# Task description:
Your reply should be one number: how many lines of the records below contain the string "routing".

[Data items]
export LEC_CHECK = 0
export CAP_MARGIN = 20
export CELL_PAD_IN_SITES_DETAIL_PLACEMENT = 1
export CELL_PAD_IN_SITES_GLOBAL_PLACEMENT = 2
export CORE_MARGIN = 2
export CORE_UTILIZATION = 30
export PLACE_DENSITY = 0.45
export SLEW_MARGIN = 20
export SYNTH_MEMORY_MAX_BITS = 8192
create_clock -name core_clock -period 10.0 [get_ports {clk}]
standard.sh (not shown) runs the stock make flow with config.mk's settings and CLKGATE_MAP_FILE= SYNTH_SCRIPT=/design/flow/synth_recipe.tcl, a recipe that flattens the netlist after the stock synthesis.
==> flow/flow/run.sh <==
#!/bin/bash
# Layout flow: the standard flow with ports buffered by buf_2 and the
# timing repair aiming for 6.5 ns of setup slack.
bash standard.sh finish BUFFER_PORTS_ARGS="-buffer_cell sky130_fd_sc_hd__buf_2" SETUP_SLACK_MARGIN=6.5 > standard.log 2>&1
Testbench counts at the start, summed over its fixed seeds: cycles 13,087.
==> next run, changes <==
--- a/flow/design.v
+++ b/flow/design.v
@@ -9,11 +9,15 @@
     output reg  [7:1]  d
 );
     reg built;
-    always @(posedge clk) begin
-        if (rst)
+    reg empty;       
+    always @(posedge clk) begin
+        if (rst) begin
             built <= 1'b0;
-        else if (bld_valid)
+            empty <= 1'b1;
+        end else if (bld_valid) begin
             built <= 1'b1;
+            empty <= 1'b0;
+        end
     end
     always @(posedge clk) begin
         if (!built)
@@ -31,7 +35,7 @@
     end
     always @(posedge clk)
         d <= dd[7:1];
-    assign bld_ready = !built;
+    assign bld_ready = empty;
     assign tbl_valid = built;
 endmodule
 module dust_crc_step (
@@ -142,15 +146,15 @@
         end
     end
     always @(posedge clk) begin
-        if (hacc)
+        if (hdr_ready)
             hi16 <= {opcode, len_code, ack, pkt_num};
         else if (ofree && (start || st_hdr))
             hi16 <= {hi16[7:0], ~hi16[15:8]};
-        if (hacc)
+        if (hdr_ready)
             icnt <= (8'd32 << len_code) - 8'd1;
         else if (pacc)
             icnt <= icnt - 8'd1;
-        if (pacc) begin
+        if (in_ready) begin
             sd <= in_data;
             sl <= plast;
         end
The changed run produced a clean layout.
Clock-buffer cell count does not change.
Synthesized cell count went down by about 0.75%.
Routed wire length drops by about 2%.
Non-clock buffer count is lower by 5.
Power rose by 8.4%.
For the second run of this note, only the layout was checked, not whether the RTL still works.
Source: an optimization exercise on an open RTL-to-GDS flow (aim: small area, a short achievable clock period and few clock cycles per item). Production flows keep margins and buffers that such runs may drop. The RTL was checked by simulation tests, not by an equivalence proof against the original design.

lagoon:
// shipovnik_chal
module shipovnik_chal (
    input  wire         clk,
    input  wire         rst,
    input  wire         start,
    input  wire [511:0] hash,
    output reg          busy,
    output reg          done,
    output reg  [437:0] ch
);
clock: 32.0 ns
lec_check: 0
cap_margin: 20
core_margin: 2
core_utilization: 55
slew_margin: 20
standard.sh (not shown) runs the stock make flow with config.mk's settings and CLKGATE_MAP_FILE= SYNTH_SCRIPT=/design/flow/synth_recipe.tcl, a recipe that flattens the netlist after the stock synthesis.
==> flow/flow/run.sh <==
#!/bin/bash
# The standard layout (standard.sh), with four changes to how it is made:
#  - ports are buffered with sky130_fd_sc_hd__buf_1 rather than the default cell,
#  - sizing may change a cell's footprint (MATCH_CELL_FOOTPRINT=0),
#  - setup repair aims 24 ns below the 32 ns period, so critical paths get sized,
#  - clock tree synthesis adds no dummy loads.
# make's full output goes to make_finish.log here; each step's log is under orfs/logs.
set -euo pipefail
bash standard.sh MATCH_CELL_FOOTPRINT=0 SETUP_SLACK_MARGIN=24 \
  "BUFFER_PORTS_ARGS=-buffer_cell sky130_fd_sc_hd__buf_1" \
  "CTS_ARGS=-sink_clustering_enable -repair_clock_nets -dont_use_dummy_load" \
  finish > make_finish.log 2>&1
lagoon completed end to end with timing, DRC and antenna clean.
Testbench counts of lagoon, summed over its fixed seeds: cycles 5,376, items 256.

---

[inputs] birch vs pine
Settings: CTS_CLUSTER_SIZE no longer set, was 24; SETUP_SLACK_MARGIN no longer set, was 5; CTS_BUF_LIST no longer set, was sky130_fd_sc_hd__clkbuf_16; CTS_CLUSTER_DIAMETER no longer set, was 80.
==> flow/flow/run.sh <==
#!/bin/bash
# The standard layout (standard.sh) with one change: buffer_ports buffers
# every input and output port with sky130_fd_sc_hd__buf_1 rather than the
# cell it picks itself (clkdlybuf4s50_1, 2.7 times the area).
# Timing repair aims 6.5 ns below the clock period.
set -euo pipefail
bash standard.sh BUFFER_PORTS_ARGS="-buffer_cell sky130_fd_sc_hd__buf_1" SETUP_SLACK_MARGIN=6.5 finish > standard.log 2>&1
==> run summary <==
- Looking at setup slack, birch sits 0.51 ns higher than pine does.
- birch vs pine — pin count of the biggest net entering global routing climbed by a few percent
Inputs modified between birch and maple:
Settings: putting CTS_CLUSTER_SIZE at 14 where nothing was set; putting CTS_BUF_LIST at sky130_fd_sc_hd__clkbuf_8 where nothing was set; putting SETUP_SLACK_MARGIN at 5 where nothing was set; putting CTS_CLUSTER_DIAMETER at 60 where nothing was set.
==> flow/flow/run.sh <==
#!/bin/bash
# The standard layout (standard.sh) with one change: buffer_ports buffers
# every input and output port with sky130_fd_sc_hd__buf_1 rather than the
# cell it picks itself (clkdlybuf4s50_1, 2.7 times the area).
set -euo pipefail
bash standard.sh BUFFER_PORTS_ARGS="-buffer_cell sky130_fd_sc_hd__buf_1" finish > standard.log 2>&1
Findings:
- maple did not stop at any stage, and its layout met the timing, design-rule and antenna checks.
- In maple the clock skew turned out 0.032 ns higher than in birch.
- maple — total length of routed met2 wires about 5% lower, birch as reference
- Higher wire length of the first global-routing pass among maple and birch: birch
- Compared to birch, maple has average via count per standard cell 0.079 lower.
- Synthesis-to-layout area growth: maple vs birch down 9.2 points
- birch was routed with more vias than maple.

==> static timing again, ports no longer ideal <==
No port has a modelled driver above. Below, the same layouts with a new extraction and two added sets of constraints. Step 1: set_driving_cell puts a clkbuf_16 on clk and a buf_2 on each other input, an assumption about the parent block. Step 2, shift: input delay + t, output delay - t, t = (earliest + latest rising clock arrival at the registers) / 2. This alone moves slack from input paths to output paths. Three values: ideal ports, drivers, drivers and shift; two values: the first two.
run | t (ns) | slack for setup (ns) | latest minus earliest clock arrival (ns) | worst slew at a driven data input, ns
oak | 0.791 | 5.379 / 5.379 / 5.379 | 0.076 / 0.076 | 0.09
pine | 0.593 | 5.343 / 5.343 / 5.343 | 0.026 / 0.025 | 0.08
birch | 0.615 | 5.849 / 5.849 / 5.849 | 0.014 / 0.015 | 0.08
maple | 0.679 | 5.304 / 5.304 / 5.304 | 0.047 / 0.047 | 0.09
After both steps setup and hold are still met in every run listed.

# Problem solution:
2